» PROBLEM
Within the data below, find the string "class" and return each line where it occurs.

Records from a data source
------------------------
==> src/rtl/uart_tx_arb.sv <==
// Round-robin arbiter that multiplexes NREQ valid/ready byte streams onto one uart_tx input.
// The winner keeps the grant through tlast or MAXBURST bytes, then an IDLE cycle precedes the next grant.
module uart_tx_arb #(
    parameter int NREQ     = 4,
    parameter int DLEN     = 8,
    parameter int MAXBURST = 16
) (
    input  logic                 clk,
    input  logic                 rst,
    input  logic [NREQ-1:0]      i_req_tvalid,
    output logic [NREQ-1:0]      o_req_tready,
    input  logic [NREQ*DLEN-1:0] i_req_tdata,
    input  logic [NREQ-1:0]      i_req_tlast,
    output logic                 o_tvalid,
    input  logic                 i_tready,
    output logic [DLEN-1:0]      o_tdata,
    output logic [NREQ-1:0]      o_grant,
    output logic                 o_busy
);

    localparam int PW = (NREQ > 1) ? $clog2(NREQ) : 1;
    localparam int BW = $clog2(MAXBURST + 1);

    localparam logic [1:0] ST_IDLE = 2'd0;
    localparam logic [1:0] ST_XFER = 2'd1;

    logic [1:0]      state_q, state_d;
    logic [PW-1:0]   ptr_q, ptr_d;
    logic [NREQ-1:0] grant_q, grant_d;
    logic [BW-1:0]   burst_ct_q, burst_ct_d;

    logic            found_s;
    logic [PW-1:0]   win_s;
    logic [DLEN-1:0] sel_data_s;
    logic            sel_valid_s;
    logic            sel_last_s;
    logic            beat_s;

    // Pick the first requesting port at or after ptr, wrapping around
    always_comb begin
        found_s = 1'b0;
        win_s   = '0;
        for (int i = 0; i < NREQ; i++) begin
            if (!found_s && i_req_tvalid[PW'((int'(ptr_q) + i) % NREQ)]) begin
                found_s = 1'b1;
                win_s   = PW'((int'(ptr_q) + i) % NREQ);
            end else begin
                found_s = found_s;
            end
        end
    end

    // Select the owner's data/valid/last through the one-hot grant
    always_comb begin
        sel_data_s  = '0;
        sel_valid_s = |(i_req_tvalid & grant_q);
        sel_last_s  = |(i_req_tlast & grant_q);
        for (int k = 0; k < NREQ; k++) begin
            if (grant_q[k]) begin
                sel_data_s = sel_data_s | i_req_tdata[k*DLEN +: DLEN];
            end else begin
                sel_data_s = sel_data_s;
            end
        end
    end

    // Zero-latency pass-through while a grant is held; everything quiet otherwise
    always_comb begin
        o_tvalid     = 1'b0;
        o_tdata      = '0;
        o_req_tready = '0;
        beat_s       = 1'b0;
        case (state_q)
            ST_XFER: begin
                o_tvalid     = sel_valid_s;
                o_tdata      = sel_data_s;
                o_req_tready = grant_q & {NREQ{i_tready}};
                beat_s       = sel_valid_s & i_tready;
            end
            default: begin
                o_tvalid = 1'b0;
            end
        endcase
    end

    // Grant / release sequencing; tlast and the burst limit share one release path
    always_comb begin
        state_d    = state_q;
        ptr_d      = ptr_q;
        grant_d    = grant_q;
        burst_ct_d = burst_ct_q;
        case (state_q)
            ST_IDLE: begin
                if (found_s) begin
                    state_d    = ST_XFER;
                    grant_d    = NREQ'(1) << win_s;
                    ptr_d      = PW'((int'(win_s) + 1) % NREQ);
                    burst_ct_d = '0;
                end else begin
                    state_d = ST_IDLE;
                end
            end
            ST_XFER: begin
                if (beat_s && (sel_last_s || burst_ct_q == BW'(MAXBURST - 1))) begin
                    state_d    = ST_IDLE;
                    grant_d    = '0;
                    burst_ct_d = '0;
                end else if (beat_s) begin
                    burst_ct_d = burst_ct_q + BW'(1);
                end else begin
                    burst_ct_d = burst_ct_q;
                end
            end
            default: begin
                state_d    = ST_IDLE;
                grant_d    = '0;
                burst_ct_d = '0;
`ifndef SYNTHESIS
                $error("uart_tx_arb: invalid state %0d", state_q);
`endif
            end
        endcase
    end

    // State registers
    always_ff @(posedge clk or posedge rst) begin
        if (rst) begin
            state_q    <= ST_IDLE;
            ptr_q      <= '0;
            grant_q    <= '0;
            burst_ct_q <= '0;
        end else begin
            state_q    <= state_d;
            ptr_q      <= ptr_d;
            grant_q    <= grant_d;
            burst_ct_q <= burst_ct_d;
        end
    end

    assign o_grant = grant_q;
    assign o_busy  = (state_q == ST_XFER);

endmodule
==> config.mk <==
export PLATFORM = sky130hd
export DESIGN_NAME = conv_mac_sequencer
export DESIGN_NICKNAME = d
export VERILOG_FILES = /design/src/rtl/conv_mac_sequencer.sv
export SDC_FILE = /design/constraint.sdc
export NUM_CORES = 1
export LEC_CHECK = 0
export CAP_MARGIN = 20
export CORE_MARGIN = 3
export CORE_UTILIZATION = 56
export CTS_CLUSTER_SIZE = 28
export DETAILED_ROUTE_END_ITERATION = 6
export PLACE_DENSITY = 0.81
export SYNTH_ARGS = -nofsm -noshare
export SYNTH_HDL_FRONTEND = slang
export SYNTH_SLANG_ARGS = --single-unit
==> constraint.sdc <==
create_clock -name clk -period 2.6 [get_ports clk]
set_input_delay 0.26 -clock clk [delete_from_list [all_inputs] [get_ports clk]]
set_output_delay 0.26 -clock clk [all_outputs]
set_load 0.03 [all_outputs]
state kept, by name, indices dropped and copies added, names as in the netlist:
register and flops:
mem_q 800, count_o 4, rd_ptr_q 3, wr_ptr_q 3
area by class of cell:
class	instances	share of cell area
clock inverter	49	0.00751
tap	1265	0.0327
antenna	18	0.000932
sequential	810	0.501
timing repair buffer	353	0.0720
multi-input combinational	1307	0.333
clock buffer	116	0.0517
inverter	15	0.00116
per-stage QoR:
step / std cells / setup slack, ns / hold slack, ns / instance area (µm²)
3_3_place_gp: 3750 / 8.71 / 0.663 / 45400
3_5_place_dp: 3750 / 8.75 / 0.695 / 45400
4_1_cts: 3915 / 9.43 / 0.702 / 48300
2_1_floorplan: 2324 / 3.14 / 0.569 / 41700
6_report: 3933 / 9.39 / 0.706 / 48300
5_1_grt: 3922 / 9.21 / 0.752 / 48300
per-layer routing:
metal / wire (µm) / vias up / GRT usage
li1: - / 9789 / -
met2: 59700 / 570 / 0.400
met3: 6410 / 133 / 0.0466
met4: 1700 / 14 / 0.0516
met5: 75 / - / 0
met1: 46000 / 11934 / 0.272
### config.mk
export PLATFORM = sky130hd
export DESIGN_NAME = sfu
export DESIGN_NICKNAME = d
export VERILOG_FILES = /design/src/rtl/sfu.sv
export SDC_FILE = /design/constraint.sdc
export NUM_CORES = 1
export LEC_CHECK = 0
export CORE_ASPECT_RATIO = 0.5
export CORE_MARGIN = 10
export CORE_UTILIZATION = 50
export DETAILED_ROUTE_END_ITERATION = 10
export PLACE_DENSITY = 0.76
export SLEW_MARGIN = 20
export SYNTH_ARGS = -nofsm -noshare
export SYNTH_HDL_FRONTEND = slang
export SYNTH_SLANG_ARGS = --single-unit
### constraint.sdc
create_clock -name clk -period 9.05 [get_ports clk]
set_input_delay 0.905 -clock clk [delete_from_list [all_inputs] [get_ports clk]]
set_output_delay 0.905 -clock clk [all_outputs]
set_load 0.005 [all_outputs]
------------------------
» ANSWER BELOW
area by class of cell:
class	instances	share of cell area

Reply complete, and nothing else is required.